Resorts World Catskills Feeling Generous, Buys Town $3 Million Water Tank
Posted on: September 25, 2017, 03:00h.
Last updated on: September 25, 2017, 02:16h.
Resorts World Catskills won’t open until next spring, but the Upstate New York property is already stepping up in the local community and becoming a valued asset to the region.
Monticello, the town where the $1.2 billion casino resort is being built, revealed this week that owners of Resort World have donated $3 million to the town in order to replace the village’s rusted 70-year-old water tank. The contribution will cover nearly all of the $3.75 million project.
“It’s another win for Monticello,” Mayor Doug Solomon told the Times Herald-Record. The mayor said the town is in fiscal ruin, but he’s optimistic that the resort will energize the community and bring economic prosperity to the small settlement.
Resorts World parent company Genting Group is banking on New Yorkers and those in the northeast once again making the Catskills a year-round vacation destination. Located approximately 100 miles northwest of Manhattan and just 40 miles southwest of the state capital of Albany, the Catskills offer hiking and camping in the warmer months, and skiing during the winter.

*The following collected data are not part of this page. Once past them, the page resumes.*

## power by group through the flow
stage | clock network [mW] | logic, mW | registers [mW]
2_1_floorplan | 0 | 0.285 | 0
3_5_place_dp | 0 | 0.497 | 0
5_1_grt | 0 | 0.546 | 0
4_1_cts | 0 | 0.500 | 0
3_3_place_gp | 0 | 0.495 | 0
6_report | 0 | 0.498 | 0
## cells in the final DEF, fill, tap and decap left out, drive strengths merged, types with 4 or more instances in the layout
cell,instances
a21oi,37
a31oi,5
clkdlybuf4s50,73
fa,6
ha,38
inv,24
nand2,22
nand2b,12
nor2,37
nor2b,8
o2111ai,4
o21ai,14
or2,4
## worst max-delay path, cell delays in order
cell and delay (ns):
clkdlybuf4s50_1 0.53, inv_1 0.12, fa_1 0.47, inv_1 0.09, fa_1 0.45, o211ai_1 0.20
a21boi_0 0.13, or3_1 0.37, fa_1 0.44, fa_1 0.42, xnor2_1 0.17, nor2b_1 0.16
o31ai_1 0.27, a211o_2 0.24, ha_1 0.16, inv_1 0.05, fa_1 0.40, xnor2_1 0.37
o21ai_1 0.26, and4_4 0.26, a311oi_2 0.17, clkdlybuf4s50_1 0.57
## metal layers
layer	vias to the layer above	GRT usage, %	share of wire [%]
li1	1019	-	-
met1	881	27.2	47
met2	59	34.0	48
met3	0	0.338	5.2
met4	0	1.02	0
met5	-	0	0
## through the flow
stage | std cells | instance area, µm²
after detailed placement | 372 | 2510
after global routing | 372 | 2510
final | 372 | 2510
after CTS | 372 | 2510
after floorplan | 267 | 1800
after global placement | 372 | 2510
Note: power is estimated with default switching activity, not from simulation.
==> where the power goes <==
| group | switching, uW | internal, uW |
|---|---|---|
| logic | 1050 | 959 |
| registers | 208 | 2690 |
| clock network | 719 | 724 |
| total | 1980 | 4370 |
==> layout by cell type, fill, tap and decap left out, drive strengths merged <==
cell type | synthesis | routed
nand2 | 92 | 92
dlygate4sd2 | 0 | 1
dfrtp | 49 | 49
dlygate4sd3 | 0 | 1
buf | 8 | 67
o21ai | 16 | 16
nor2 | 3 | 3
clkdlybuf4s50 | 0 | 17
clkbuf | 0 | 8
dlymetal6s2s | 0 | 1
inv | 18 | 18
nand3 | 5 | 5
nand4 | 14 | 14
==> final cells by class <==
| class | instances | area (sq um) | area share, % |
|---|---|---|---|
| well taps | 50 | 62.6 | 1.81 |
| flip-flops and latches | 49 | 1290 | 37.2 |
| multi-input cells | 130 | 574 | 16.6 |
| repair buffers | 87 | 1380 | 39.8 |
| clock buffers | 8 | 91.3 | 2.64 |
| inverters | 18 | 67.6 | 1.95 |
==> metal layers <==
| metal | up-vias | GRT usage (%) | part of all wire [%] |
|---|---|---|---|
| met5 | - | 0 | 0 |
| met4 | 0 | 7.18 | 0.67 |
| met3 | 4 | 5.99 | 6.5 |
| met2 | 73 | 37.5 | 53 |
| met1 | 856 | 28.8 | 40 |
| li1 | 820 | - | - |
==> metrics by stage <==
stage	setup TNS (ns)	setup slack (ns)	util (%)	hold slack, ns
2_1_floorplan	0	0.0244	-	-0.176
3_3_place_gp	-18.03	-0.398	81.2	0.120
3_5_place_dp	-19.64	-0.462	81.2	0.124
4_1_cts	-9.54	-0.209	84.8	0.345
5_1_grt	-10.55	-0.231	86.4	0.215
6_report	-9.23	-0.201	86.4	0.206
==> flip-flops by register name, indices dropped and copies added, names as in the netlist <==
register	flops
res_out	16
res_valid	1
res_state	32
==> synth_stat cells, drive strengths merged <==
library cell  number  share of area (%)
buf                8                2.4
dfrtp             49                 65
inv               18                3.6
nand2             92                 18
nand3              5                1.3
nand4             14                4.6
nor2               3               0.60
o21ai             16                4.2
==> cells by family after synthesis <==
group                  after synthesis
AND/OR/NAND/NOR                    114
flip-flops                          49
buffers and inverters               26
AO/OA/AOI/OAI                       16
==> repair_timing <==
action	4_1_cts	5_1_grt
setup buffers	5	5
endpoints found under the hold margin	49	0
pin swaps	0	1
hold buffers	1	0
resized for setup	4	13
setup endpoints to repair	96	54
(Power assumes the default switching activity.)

Over the years, however, tourism has disappeared. “I’m hoping for a resurgence,” Solomon explained. “There’s a lack of single-family home ownership. There’s a lack of resident ownership, with a lot of absentee landlords, and the deterioration of neighborhoods.”
A $1 billion investment will help. Monticello is presently home to just 6,500 residents. Resorts World Catskills says it needs to fill over 2,000 employment positions to operate the 332-room hotel and spa, and 100,000 square foot casino.
Resorts World Catskills underwent a name change last spring from the Montreign Resort Casino to its present name. The company said the name switch was to include the allure of the Catskills to the venue.
When it opens in March of 2018, Resorts World will be hoping to find a different fate compared with the three other commercial casinos in Upstate New York.
Tioga Downs in Nichols, Rivers Casino near Albany, and del Lago in the Finger Lakes are all failing to meet revenue expectations predicted before they opened their doors.
That’s leading to reduced gaming taxes for state coffers, but the New York Gaming Commission says it’s far too early to judge financial results.
“It is entirely premature to give credence to any analysis of how well the casinos are operating. In fact, the Gaming Facility Location Board asked specifically for estimated gaming projections for THIRD year of operation in its 2014 Request for Applications. Such an estimate is a better metric for analysis, as it assumed all four facilities would be fully constructed and operational, and have at least two years to establish themselves in the region and marketplace,” the gaming agency said in a release.
In 2013, New York authorized the construction of four commercial casinos upstate to provide an economic boost to struggling regions. A total of 17 applicants bid for the four licenses.
Resorts Would is the costliest of the gaming resorts.